Up to and including the line with "create_clock -name core_clock -period 7.0", please reproduce the lines below exactly, beginning with the first.
------------------------------------------------------------------------
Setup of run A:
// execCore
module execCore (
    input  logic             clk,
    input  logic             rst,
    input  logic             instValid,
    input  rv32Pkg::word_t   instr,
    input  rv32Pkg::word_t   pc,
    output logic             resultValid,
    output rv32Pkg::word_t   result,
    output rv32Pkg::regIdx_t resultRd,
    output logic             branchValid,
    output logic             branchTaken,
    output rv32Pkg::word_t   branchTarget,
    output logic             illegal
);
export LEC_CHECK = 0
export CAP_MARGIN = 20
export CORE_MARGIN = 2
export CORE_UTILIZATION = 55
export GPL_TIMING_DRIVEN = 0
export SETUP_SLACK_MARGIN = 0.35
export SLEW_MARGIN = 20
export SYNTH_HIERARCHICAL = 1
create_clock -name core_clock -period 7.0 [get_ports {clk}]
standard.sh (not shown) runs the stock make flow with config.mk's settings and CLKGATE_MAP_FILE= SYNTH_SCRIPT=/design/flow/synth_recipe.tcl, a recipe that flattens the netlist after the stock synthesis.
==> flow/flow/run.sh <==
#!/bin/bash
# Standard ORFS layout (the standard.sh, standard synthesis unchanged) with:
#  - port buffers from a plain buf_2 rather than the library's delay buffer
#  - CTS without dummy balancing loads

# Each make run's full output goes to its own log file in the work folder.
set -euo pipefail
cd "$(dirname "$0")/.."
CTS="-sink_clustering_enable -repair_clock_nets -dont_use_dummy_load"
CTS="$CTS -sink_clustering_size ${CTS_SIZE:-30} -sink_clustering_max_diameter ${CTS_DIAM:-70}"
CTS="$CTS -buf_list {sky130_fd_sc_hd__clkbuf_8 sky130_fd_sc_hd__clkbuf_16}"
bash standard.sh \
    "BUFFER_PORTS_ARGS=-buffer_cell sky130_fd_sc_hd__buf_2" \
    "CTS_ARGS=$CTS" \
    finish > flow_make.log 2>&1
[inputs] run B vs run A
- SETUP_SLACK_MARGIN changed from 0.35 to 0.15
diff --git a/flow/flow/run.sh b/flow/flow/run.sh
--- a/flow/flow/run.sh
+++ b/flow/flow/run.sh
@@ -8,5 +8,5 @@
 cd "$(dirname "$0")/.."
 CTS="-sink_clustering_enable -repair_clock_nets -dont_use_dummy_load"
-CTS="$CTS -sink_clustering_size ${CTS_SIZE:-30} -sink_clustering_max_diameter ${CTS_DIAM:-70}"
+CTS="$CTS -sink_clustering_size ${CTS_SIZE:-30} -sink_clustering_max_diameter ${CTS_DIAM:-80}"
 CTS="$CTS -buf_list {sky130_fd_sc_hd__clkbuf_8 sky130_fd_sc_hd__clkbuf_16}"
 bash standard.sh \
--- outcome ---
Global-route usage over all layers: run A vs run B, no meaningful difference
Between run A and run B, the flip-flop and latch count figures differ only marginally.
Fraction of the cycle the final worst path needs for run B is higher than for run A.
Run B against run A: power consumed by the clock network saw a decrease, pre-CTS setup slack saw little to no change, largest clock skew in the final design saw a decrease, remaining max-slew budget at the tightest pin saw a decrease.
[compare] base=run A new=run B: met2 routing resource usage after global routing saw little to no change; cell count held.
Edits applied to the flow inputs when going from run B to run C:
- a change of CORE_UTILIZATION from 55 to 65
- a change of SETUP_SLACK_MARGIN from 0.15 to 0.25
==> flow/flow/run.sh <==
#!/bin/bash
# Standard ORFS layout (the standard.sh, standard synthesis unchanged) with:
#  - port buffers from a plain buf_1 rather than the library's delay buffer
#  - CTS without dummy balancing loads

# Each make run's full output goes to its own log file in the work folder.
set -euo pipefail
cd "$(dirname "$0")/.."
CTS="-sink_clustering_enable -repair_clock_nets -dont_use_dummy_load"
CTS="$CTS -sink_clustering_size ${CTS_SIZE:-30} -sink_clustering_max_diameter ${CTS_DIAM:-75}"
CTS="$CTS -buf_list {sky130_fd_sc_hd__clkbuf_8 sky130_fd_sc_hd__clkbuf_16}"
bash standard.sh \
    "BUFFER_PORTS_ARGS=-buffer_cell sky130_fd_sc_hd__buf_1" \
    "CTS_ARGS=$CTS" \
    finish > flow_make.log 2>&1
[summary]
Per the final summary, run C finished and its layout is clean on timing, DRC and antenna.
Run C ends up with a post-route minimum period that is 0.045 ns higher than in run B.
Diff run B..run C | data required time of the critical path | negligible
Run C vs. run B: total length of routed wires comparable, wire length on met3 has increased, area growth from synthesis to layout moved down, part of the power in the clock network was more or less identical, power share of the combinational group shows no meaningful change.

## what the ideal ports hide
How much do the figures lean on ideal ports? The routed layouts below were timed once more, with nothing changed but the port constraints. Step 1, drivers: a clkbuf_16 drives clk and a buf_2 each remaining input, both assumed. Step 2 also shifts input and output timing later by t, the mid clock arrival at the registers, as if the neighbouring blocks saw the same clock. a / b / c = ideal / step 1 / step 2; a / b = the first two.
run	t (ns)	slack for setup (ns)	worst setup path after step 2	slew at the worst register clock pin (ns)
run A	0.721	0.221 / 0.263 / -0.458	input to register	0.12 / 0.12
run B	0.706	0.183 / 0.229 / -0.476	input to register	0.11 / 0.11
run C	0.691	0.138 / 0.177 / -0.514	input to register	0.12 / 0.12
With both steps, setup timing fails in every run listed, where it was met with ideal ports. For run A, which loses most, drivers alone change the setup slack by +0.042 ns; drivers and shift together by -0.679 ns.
This is an optimization exercise on Yosys and OpenROAD, whose aim is small area and a short achievable clock period, not a production implementation.
Function was checked by simulation only, so behaviour that the tests miss may differ from the original.
No activity file was given, so power comes from the tool's default toggle rates.

`run.sh`:
```
#!/bin/bash
# synth_recipe.tcl (not shown) runs the flow's synth.tcl, then flattens the netlist and writes it again
# the make line also repeats each setting of config.mk as NAME=value (left out here)
make -C /OpenROAD-flow-scripts/flow DESIGN_CONFIG=/design/flow/config.mk WORK_HOME=/design/flow/orfs CLKGATE_MAP_FILE= SYNTH_SCRIPT=/design/flow/synth_recipe.tcl finish
```
`config.mk`:
```
export PLATFORM = sky130hd
export DESIGN_NAME = hpm_counters
export DESIGN_NICKNAME = hpm_counters
export VERILOG_FILES = /design/flow/design.v
export SDC_FILE = /design/flow/constraint.sdc
export NUM_CORES = 4
export LEC_CHECK = 0
export CAP_MARGIN = 20
export CORE_MARGIN = 2
export CORE_UTILIZATION = 30
export SLEW_MARGIN = 20
```
`constraint.sdc`:
```
create_clock -name core_clock -period 10.0 [get_ports {clk}]
set_input_delay 2.0000 -clock core_clock [delete_from_list [all_inputs] [get_ports {clk}]]
set_output_delay 2.0000 -clock core_clock [all_outputs]
set_load 0.01 [all_outputs]
```
From an optimization exercise on the open Yosys and OpenROAD flow, aimed at small area; shortcuts taken in it are not production practice. RTL that was checked went through simulation tests only; none was proved equivalent to the original.

==> v4 <==
Design fm_voice, start of the top module:
module fm_voice (
	input logic clk37,
	input logic rst,
	input logic cmd_valid,
	input logic [31:0] cmd_data,
	output logic signed [15:0] sample,
	output logic sample_valid,
	output logic cmd_busy
);
Settings: LEC_CHECK=0, CAP_MARGIN=20, CORE_MARGIN=2, CORE_UTILIZATION=70, CTS_BUF_LIST=sky130_fd_sc_hd__clkbuf_16, CTS_CLUSTER_DIAMETER=60, CTS_CLUSTER_SIZE=30, PLACE_DENSITY=0.8, SLEW_MARGIN=20; clock period 10.0 ns.
standard.sh (not shown) runs the stock make flow with config.mk's settings and CLKGATE_MAP_FILE= SYNTH_SCRIPT=/design/flow/synth_recipe.tcl, a recipe that flattens the netlist after the stock synthesis.
==> flow/flow/run.sh <==
#!/bin/bash
# Standard layout, with clock tree synthesis told not to add dummy loads
set -e
cd "$(dirname "$0")/.."
export CTS_ARGS="-sink_clustering_enable -repair_clock_nets -dont_use_dummy_load -sink_clustering_size 30 -sink_clustering_max_diameter 60 -buf_list sky130_fd_sc_hd__clkbuf_16"
mkdir -p benchfiles
cp standard.sh synth_recipe.tcl config.mk constraint.sdc benchfiles/
bash standard.sh > standard.log 2>&1
==> inputs of v17, as changes to v4 <==
==> flow/flow/run.sh (replaced) <==
#!/bin/bash
# The standard layout (standard.sh), except that clock tree synthesis adds
# no dummy loads to balance the tree. The full tool output goes to standard.log
# here and to the ORFS logs under orfs/logs.
set -e
cd "$(dirname "$0")/.."
export CTS_ARGS="-sink_clustering_enable -repair_clock_nets -dont_use_dummy_load -sink_clustering_size 30 -sink_clustering_max_diameter 60 -buf_list sky130_fd_sc_hd__clkbuf_16"
bash standard.sh > standard.log 2>&1
- CAP_MARGIN: 20 -> 0
- GPL_TIMING_DRIVEN: default -> 0
- SLEW_MARGIN: 20 -> 0
==> inputs of v3, as changes to v4 <==
--- a/flow/design.v
+++ b/flow/design.v
@@ -947,18 +947,22 @@
 	output logic signed [15:0] sample,
 	output logic sample_valid,
 	output logic cmd_busy
 );
 	localparam int NOPS = synth_pkg::NUM_OPS;
 	logic [2:0] s;
+	logic [2:0] s2;  
 	logic [2:0] s3;  
+	logic [2:0] s4;  
 	logic started;  
 	logic z2, z1, z0;  
 	logic clr_f;  
 	logic clr_e;
+	assign s2 = (s >= 3'd4) ? s - 3'd4 : s + 3'd2;
 	assign s3 = (s >= 3'd3) ? s - 3'd3 : s + 3'd3;
+	assign s4 = (s >= 3'd2) ? s - 3'd2 : s + 3'd4;
 	always_ff @(posedge clk37) begin
 		if (rst) begin
 			s <= 3'd3;
 			started <= 1'b0;
 			z2 <= 1'b1;
 			z1 <= 1'b1;
@@ -968,13 +972,13 @@
 			if (s == 3'd1) started <= 1'b1;
 			if (started && s == 3'd3) z2 <= 1'b0;
 			z1 <= z2;
 			z0 <= z1;
 		end
 	end
-	assign clr_f = z0 && !started && (s[2] | (s[1] & s[0]));  
+	assign clr_f = rst || (z0 && !started && (s == 3'd3 || s == 3'd4));  
 	assign clr_e = z2;
 	logic [3:0] words_left;
 	logic cur_env;  
 	logic [2:0] cur_idx;
 	logic gate;
 	logic [5:0] mix_mask;
@@ -1017,116 +1021,104 @@
 			if (cmd_valid && words_left == 4'(9 - m)) fld[m] <= cmd_data;
 		end
 		if (wr_env) last_q <= cmd_data;
 		if (wr_env) eidx <= cur_idx;
 		if (wr_freq) fidx <= cur_idx;
 	end
-	logic pend_a, pend_b, pend_f;
+	logic pend_a, pend_b, pend_r, pend_f;
 	logic live0, live3, pa0, pa3, pb3;
-	logic flive0, flive3, pf0, pf3;
-	logic ins_a0, ins_a3, ins_b3, ins_f0, ins_f3;
-	logic [31:0] re_inc_w;
-	logic [31:0] freq_w0, freq_w3;
+	logic pf0, pf2, pf4;
+	logic ins_a0, ins_a3, ins_b3, ins_r2;
 	assign live0 = wr_env && cur_idx == s;
 	assign live3 = wr_env && cur_idx == s3;
 	assign pa0 = pend_a && eidx == s;
 	assign pa3 = pend_a && eidx == s3;
 	assign pb3 = pend_b && eidx == s3;
-	assign flive0 = wr_freq && cur_idx == s;
-	assign flive3 = wr_freq && cur_idx == s3;
 	assign pf0 = pend_f && fidx == s;
-	assign pf3 = pend_f && fidx == s3;
+	assign pf2 = pend_f && fidx == s2;
+	assign pf4 = pend_f && fidx == s4;
 	assign ins_a0 = live0 || pa0;
 	assign ins_a3 = live3 || pa3;
 	assign ins_b3 = live3 || pb3;
-	assign ins_f0 = flive0 || pf0;
-	assign ins_f3 = flive3 || pf3;
-	assign re_inc_w = wr_env ? cmd_data : last_q;
-	assign freq_w0 = flive0 ? cmd_data : fld[1];
-	assign freq_w3 = flive3 ? cmd_data : fld[1];
+	assign ins_r2 = pend_r && eidx == s2;
 	always_ff @(posedge clk37) begin
 		if (rst) begin
 			pend_a <= 1'b0;
 			pend_b <= 1'b0;
+			pend_r <= 1'b0;
 			pend_f <= 1'b0;
 		end else begin
 			pend_a <= (wr_env && !live0 && !live3) || (pend_a && !pa0 && !pa3);
 			pend_b <= (wr_env && !live3) || (pend_b && !pb3);
-			pend_f <= (wr_freq && !flive0 && !flive3) || (pend_f && !pf0 && !pf3);
+			pend_r <= wr_env || (pend_r && !ins_r2);
+			pend_f <= wr_freq || (pend_f && !pf0 && !pf2 && !pf4);
 		end
 	end
 	logic [95:0] pa [NOPS];  
 	logic [127:0] pb [NOPS];  
 	logic [31:0] pr [NOPS];  
 	logic [31:0] pf [NOPS];  
 	logic [95:0] a_w;
 	logic [127:0] b_w;
 	assign a_w = {fld[1], fld[2], fld[3]};
 	assign b_w = {fld[4], fld[5], fld[6], fld[7]};
-	logic keep_a0, keep_a3, keep_b3, keep_f0, keep_f3;
+	logic keep_a0, keep_a3, keep_b3, keep_r2, keep_f0, keep_f2, keep_f4;
 	assign keep_a0 = !ins_a0 && !clr_e;
 	assign keep_a3 = !ins_a3 && !clr_e;
 	assign keep_b3 = !ins_b3 && !clr_e;
-	assign keep_f0 = !ins_f0 && !clr_f;
-	assign keep_f3 = !ins_f3 && !clr_f;
+	assign keep_r2 = !ins_r2 && !clr_e;
+	assign keep_f0 = !pf0 && !clr_f;
+	assign keep_f2 = !pf2 && !clr_f;
+	assign keep_f4 = !pf4 && !clr_f;
 	always_ff @(posedge clk37) begin
 		pa[0] <= pa[1];
 		pa[1] <= pa[2];
 		pa[2] <= ({96{ins_a3}} & a_w) | ({96{keep_a3}} & pa[3]);
 		pa[3] <= pa[4];
 		pa[4] <= pa[5];
 		pa[5] <= ({96{ins_a0}} & a_w) | ({96{keep_a0}} & pa[0]);
 		pr[0] <= pr[1];
-		pr[1] <= pr[2];
-		pr[2] <= ({32{ins_b3}} & re_inc_w) | ({32{keep_b3}} & pr[3]);
+		pr[1] <= ({32{ins_r2}} & last_q) | ({32{keep_r2}} & pr[2]);
+		pr[2] <= pr[3];
 		pr[3] <= pr[4];
 		pr[4] <= pr[5];
 		pr[5] <= pr[0];
 		pb[0] <= pb[1];
 		pb[1] <= pb[2];
 		pb[2] <= ({128{ins_b3}} & b_w) | ({128{keep_b3}} & pb[3]);
 		pb[3] <= pb[4];
 		pb[4] <= pb[5];
 		pb[5] <= pb[0];
 		pf[0] <= pf[1];
-		pf[1] <= pf[2];
-		pf[2] <= ({32{ins_f3}} & freq_w3) | ({32{keep_f3}} & pf[3]);
-		pf[3] <= pf[4];
+		pf[1] <= ({32{pf2}} & fld[1]) | ({32{keep_f2}} & pf[2]);
+		pf[2] <= pf[3];
+		pf[3] <= ({32{pf4}} & fld[1]) | ({32{keep_f4}} & pf[4]);
 		pf[4] <= pf[5];
-		pf[5] <= ({32{ins_f0}} & freq_w0) | ({32{keep_f0}} & pf[0]);
+		pf[5] <= ({32{pf0}} & fld[1]) | ({32{keep_f0}} & pf[0]);
 	end
 	logic [2:0] st_r [NOPS];
 	logic [31:0] cnt_r [NOPS];
 	logic [31:0] amp_r [NOPS];
 	logic [31:0] ph_r [NOPS];
 	logic gate_d1, gate_d2;
 	always_ff @(posedge clk37) begin
 		gate_d1 <= gate;
 		gate_d2 <= gate_d1;
 	end
 	logic [15:0] ph_lo;
-	logic ph_c;
-	rip_add #(16) ph_lo_add (
-		.a(z2 ? 16'd0 : ph_r[2][15:0]),
-		.b(pf[2][15:0]),
-		.ci(1'b0),
-		.s(ph_lo),
-		.co(ph_c)
-	);
-	logic [15:0] ph_hi;
-	logic ph_cq;
+	logic ph_c, ph_cq;
 	logic [2:0] st1;
 	logic [15:0] isel1;
 	logic [15:0] amp_lo;
 	logic amp_c, amp_cq;
-	rip_add #(16) ph_hi_add (
-		.a(z1 ? 16'd0 : ph_r[1][31:16]),
-		.b(pf[1][31:16]),
-		.ci(ph_cq),
-		.s(ph_hi),
-		.co()
+	rip_add #(16) ph_lo_add (
+		.a(z1 ? 16'd0 : ph_r[1][15:0]),
+		.b(pf[1][15:0]),
+		.ci(1'b0),
+		.s(ph_lo),
+		.co(ph_c)
 	);
 	assign st1 = z1 ? 3'd0 : st_r[1];
 	always_comb begin
 		case (st1)
 			3'd1: isel1 = pa[1][47:32];  
 			3'd2: isel1 = pb[1][111:96];  
@@ -1141,12 +1133,20 @@
 		.co(amp_c)
 	);
 	always_ff @(posedge clk37) begin
 		ph_cq <= ph_c;
 		amp_cq <= amp_c;
 	end
+	logic [15:0] ph_hi;
+	rip_add #(16) ph_hi_add (
+		.a(z0 ? 16'd0 : ph_r[0][31:16]),
+		.b(pf[0][31:16]),
+		.ci(ph_cq),
+		.s(ph_hi),
+		.co()
+	);
 	logic [31:0] at_time, at_inc, de_time, de_inc, su_time, su_lvl, re_time, re_inc;
 	assign {at_time, at_inc, de_time} = pa[0];
 	assign {de_inc, su_time, su_lvl, re_time} = pb[0];
 	assign re_inc = pr[0];
 	logic [2:0] st;
 	logic is_i, is_s, is_r;
@@ -1196,32 +1196,31 @@
 		for (int k = 0; k < NOPS - 1; k++) begin
 			st_r[k] <= st_r[k + 1];
 			cnt_r[k] <= cnt_r[k + 1];
 			amp_r[k] <= amp_r[k + 1];
 			ph_r[k] <= ph_r[k + 1];
 		end
-		ph_r[1][15:0] <= ph_lo;
-		ph_r[0][31:16] <= ph_hi;
+		ph_r[0][15:0] <= ph_lo;
 		amp_r[0][15:0] <= amp_lo;
 		st_r[NOPS - 1] <= nst;
 		cnt_r[NOPS - 1] <= ncnt;
 		amp_r[NOPS - 1] <= namp;
-		ph_r[NOPS - 1] <= ph_r[0];
+		ph_r[NOPS - 1] <= {ph_hi, ph_r[0][15:0]};
 	end
 	logic [6:0] rom_data;
 	logic [6:0] mag;
 	logic sgn;
 	logic [18:0] acc;
 	logic [18:0] acc_new;
 	wave_rom wave_rom_inst (
-		.addr(ph_r[0][30:24]),
+		.addr(ph_hi[14:8]),
 		.data(rom_data)
 	);
 	always_ff @(posedge clk37) begin
 		mag <= mix_mask[s] ? rom_data : 7'd0;
-		sgn <= mix_mask[s] && ph_r[0][31];
+		sgn <= mix_mask[s] && ph_hi[15];
 	end
 	voice_mixer voice_mixer_inst (
 		.mag(mag),
 		.sgn(sgn),
 		.lvl(amp_r[NOPS - 1][31:16]),
 		.base((s == 3'd1) ? 19'd426752 : acc),
==> flow/flow/run.sh (replaced) <==
#!/bin/bash
# The standard layout (standard.sh), except that clock tree synthesis adds
# no dummy loads to balance the tree. The full tool output goes to standard.log
# here and to the ORFS logs under orfs/logs.
set -e
cd "$(dirname "$0")/.."
export CTS_ARGS="-sink_clustering_enable -repair_clock_nets -dont_use_dummy_load -sink_clustering_size 30 -sink_clustering_max_diameter 60 -buf_list sky130_fd_sc_hd__clkbuf_16"
bash standard.sh > standard.log 2>&1
==> inputs of v27, as changes to v4 <==
--- a/flow/design.v
+++ b/flow/design.v
@@ -1009,17 +1009,16 @@
 					mix_mask <= cmd_data[13:8];
 				end
 			end
 		end
 	end
 	always_ff @(posedge clk37) begin
-		if ((cmd_valid && words_left == 4'd8) || wr_freq) fld[1] <= cmd_data;
-		for (int m = 2; m < 8; m++) begin
+		for (int m = 1; m < 8; m++) begin
 			if (cmd_valid && words_left == 4'(9 - m)) fld[m] <= cmd_data;
 		end
-		if (wr_env) last_q <= cmd_data;
+		if (last_word) last_q <= cmd_data;
 		if (wr_env) eidx <= cur_idx;
 		if (wr_freq) fidx <= cur_idx;
 	end
 	logic pend_a, pend_b, pend_f;
 	logic live0, live3, pa0, pa3, pb3;
 	logic flive0, flive3, pf0, pf3;
@@ -1038,14 +1037,14 @@
 	assign ins_a0 = live0 || pa0;
 	assign ins_a3 = live3 || pa3;
 	assign ins_b3 = live3 || pb3;
 	assign ins_f0 = flive0 || pf0;
 	assign ins_f3 = flive3 || pf3;
 	assign re_inc_w = wr_env ? cmd_data : last_q;
-	assign freq_w0 = flive0 ? cmd_data : fld[1];
-	assign freq_w3 = flive3 ? cmd_data : fld[1];
+	assign freq_w0 = flive0 ? cmd_data : last_q;
+	assign freq_w3 = flive3 ? cmd_data : last_q;
 	always_ff @(posedge clk37) begin
 		if (rst) begin
 			pend_a <= 1'b0;
 			pend_b <= 1'b0;
 			pend_f <= 1'b0;
 		end else begin
@@ -1074,16 +1073,16 @@
 		pa[2] <= ({96{ins_a3}} & a_w) | ({96{keep_a3}} & pa[3]);
 		pa[3] <= pa[4];
 		pa[4] <= pa[5];
 		pa[5] <= ({96{ins_a0}} & a_w) | ({96{keep_a0}} & pa[0]);
 		pr[0] <= pr[1];
 		pr[1] <= pr[2];
-		pr[2] <= ({32{ins_b3}} & re_inc_w) | ({32{keep_b3}} & pr[3]);
+		pr[2] <= ({32{ins_a3}} & re_inc_w) | ({32{keep_a3}} & pr[3]);
 		pr[3] <= pr[4];
 		pr[4] <= pr[5];
-		pr[5] <= pr[0];
+		pr[5] <= ({32{ins_a0}} & re_inc_w) | ({32{keep_a0}} & pr[0]);
 		pb[0] <= pb[1];
 		pb[1] <= pb[2];
 		pb[2] <= ({128{ins_b3}} & b_w) | ({128{keep_b3}} & pb[3]);
 		pb[3] <= pb[4];
 		pb[4] <= pb[5];
 		pb[5] <= pb[0];
==> flow/run.sh (new file) <==
#!/bin/bash
# synth_recipe.tcl (not shown) runs the flow's synth.tcl, then flattens the netlist and writes it again
# the make line also repeats each setting of config.mk as NAME=value (left out here)
make -C /OpenROAD-flow-scripts/flow DESIGN_CONFIG=/design/flow/config.mk WORK_HOME=/design/flow/orfs CLKGATE_MAP_FILE= SYNTH_SCRIPT=/design/flow/synth_recipe.tcl finish
removed: flow/flow/run.sh
removed: flow/standard.sh
==> flow_metrics.env <==
export IMPL_outcome="finished clean"
export IMPL_final_clk_cell_share_pct=4.128
export IMPL_design_seq_count=2640
export IMPL_critPathCapture="amp_r[5][15]"
export IMPL_grt_use_met3_pct=4.511
[end of results for v17]
==> flow_metrics.env <==
export IMPL_outcome="finished clean"
export IMPL_final_clk_cell_share_pct=3.771
export IMPL_switchingPower_mw=3.208
export IMPL_design_seq_count=2641
export IMPL_grt_use_met3_pct=3.327
export IMPL_critPathCapture="acc[18]"
[end of results for v3]
==> flow_metrics.env <==
export IMPL_outcome="finished clean"
export IMPL_final_clk_cell_share_pct=3.833
export IMPL_design_seq_count=2640
export IMPL_critPathCapture="acc[18]"
[end of results for v4]
==> flow_metrics.env <==
export IMPL_outcome="finished clean"
export IMPL_critPathCapture="acc[18]"
export IMPL_final_clk_cell_share_pct=5.189
export IMPL_synth_edf_count=266
export IMPL_hold_viol=0
export IMPL_design_seq_count=2640
export IMPL_met1_usage_pct=38.45
export IMPL_grt_use_met3_pct=3.591
[end of results for v27]
The RTL of v27 was laid out without a check of its function.

## static timing again, ports no longer ideal
The flow's constraints put no driver on any port. The routed layouts listed below were extracted and timed again, unchanged, in two steps. Step 1 assumes that a clkbuf_16 drives the clock port and a buf_2 every other input. Step 2 adds t to the input delays and takes it off the output delays; t is the mean of the earliest and latest rising clock arrival at the registers after step 1. Input paths then give back, and output paths get back, about the clock's delay inside the block. Three values: no drivers, after step 1, after step 2; two values: the first two.
| run | shift t [ns] | setup slack, ns | worst setup path at the end | latest minus earliest clock arrival (ns) | pins driven straight from the clock port |
|---|---|---|---|---|---|
| v4 | 0.766 | 0.395 / 0.395 / 0.395 | register to register | 0.108 / 0.108 | 1 |
| v17 | 0.808 | 0.289 / 0.289 / 0.289 | register to register | 0.095 / 0.095 | 1 |
| v3 | 0.760 | 0.334 / 0.334 / 0.334 | register to register | 0.117 / 0.117 | 1 |
| v27 | 0.807 | 0.417 / 0.417 / 0.417 | register to register | 0.035 / 0.034 | 1 |
After both steps every run listed still meets setup and hold.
------------------------------------------------------------------------
EXERCISE SOLUTION —
Setup of run A:
// execCore
module execCore (
    input  logic             clk,
    input  logic             rst,
    input  logic             instValid,
    input  rv32Pkg::word_t   instr,
    input  rv32Pkg::word_t   pc,
    output logic             resultValid,
    output rv32Pkg::word_t   result,
    output rv32Pkg::regIdx_t resultRd,
    output logic             branchValid,
    output logic             branchTaken,
    output rv32Pkg::word_t   branchTarget,
    output logic             illegal
);
export LEC_CHECK = 0
export CAP_MARGIN = 20
export CORE_MARGIN = 2
export CORE_UTILIZATION = 55
export GPL_TIMING_DRIVEN = 0
export SETUP_SLACK_MARGIN = 0.35
export SLEW_MARGIN = 20
export SYNTH_HIERARCHICAL = 1
create_clock -name core_clock -period 7.0 [get_ports {clk}]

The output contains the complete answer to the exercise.